A stressed vaginal microbiome during pregnancy has consequences for offspring

Have you heard about the gut microbiome yet?

Many research disciplines have taken an interest in the gut microbiome’s role in mediating aspects of health and disease. Contemplating how the gut microbiome might influence disease is not much of a stretch for scientists who study metabolic disorders, inflammatory bowel disease, and colorectal cancer. For scientists who study brain disorders, however, potential influences of the gut microbiome, although less obvious, have created something of a neuroscience renaissance. Researchers have identified many direct and indirect mechanisms by which the gut and central nervous system communicate, and rodent studies have revealed that the gut microbiota influences brain development and behavior.

Colonization of a newborn’s gut begins at parturition, when it is first exposed to a complex microbial environment.  The bacteria in the vagina constitute some of the earliest colonizers of the neonate gut. A recent study from Dr. Tracy Bale’s laboratory at the University of Pennsylvania suggests that maternal stress during pregnancy may increase risks for neurodevelopmental disorders in offspring via changes in microbial ecosystems of both the mother and offspring (Jašarević E, Howerton CL, Howard CD, Bale TL. 2015).  

Stress disrupts microbial ecosystems and alters metabolites available to the developing brain

Dr.

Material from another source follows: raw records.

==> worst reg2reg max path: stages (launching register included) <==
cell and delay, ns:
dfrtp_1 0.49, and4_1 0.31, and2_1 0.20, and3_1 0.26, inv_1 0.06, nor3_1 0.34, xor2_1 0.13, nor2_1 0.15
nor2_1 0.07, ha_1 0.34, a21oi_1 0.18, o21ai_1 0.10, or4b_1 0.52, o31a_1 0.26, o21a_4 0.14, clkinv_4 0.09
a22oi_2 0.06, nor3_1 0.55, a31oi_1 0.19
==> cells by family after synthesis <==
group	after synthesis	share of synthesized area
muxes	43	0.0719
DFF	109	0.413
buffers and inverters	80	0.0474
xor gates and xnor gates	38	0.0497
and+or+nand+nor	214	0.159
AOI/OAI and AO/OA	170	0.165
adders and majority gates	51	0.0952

Bale’s group set out to explore how pregnancy stress changes the microbial flora in the vagina, the gut microbiota in the offspring, and the metabolite availability in an offspring’s colon, plasma, and brain.  They bred C57BL6/J (000664) X 129S1/SvImJ (002448) F1 hybrid parents to produce F2 hybrid offspring and induced early prenatal stress during the first seven days of gestation by subjecting pregnant females to various stressors, including restraint stress, fox odor exposure, excess light, novel noise, novel objects, wet bedding, and cage changes.

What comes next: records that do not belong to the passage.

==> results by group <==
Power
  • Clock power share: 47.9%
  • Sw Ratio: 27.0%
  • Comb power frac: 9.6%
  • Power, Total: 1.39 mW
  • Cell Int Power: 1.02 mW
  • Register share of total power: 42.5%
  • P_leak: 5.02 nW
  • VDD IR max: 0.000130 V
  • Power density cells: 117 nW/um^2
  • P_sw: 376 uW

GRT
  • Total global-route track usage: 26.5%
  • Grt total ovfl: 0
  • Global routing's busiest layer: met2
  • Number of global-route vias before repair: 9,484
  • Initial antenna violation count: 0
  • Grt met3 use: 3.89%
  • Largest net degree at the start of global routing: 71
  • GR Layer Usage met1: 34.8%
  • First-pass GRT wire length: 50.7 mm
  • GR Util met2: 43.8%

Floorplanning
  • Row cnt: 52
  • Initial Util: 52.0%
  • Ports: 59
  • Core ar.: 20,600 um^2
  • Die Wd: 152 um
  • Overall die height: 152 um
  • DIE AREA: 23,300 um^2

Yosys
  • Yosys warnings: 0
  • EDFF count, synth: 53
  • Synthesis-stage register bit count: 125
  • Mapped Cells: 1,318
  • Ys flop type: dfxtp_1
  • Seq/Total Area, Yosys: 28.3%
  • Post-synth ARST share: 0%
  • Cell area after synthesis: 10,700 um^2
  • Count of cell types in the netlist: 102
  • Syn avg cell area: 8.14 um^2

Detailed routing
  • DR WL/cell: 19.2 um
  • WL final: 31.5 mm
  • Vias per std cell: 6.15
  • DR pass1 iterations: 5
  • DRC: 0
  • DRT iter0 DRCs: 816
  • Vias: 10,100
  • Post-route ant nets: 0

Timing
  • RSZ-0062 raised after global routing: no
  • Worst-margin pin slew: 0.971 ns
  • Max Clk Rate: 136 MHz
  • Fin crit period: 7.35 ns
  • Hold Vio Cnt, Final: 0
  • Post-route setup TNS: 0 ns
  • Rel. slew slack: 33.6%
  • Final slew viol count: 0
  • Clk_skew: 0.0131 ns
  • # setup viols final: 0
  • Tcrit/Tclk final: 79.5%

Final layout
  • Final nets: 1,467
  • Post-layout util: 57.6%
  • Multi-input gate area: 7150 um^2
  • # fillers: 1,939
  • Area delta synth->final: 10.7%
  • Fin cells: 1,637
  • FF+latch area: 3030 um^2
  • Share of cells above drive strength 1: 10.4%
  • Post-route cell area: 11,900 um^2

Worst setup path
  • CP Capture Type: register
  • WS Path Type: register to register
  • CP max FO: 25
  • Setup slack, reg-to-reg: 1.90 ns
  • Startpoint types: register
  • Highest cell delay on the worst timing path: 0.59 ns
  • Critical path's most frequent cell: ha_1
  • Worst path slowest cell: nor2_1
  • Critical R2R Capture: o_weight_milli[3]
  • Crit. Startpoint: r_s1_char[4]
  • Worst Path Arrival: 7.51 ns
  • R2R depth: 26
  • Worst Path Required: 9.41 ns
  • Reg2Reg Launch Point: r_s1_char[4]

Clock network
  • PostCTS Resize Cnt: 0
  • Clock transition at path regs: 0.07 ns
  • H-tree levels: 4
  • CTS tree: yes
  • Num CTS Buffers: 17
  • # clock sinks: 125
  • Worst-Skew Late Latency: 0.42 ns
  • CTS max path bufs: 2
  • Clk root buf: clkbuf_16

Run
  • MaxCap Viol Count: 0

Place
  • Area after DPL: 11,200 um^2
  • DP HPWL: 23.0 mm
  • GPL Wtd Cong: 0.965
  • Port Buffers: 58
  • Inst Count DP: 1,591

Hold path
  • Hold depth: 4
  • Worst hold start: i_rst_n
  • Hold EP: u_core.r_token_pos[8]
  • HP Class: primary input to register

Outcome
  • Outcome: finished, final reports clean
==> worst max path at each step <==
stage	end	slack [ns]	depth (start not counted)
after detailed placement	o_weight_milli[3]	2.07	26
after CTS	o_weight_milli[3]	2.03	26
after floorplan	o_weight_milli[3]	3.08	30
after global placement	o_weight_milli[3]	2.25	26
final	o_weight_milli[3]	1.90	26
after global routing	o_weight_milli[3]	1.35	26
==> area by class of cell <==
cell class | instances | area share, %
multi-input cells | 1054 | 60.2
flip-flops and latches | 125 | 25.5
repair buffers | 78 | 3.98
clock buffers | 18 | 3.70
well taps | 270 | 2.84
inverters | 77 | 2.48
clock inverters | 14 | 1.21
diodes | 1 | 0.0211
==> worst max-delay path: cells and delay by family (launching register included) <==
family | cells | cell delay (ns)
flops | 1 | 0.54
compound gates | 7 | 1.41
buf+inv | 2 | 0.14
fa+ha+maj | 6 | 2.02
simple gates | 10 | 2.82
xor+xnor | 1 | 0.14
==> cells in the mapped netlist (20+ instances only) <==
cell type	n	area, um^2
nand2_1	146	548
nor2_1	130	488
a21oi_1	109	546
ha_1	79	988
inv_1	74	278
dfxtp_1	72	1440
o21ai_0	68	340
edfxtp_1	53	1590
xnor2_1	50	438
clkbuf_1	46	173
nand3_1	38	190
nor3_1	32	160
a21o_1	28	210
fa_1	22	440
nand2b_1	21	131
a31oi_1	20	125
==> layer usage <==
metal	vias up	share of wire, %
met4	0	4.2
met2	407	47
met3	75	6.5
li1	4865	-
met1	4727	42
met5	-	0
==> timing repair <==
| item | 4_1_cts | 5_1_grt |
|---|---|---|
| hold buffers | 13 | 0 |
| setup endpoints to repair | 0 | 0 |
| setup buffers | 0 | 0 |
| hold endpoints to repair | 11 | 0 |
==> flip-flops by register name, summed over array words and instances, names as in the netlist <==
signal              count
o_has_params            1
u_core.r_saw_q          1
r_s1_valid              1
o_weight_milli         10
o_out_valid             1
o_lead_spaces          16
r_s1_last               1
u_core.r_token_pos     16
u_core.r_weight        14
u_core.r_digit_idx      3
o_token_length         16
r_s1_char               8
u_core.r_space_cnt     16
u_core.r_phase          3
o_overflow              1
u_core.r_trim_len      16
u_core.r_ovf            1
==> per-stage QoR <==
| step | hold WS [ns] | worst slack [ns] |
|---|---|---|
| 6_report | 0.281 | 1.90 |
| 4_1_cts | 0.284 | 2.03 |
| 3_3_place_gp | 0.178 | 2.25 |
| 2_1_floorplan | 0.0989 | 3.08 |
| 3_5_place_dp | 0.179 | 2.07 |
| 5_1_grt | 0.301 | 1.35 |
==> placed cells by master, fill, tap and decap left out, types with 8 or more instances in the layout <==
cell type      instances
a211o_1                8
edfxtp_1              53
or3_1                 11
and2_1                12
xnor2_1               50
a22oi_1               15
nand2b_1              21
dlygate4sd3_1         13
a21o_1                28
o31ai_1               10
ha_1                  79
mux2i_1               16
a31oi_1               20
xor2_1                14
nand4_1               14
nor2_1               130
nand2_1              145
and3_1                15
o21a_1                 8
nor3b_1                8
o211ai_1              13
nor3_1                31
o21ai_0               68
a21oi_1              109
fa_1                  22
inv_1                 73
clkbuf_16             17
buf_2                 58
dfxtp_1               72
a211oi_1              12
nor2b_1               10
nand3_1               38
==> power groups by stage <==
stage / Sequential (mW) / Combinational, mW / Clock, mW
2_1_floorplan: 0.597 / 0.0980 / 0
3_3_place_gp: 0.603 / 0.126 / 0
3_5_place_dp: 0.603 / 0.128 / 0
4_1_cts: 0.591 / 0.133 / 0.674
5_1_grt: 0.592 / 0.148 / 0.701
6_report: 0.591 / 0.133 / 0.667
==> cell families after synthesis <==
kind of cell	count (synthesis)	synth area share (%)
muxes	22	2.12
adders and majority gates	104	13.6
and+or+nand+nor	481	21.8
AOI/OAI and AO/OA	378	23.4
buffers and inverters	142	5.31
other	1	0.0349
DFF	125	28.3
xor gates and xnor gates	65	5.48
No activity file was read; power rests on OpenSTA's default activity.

Stress did alter the vaginal microbial mileu. Specifically, stressed females had reduced abundance of Lactobacillus, a microbe that has been shown in other work to influence emotional behavior and the expression of receptors to gamma-aminobutyric acid, an anxiolytic neurotransmitter (Bravo et al, 2011). Moreover, the Bale team observed concordant decreases in Lactobacillus populations in the guts of the stressed females’ offspring.  Further, these same offspring of stressed mothers also showed a more broadly disrupted gut microbial composition.

Next, metabolite profiles were measured in the periphery and brains of the offspring on postnatal day 2. The offspring of stressed mothers had significant alterations in colon and plasma metabolites, and free amino acid availability in their brains was altered, too. Interestingly, maternal stress altered brain metabolite availability in offspring in a sex- and brain region-dependent manner. The male offspring of stressed females had reduced metabolite levels in the paraventricular nucleus of the hypothalamus relative to controls.  In contrast, female offspring of stressed mothers tended to display upregulation of metabolites relative to controls. Sex-specific differences are particularly interesting because some neurodevelopmental disorders are strongly sex-biased:  autism spectrum disorders, for example, affect males with a four-fold higher incidence than females. Early life is a critical period for neurodevelopment, and mechanisms by which the maternal stress leads to sex-specific neurodevelopmental reprogramming are expected to be complex. The Bale group’s study offers an important first step in defining associations among maternal stress, changes in microbial consortia, and metabolite profiles in the offspring.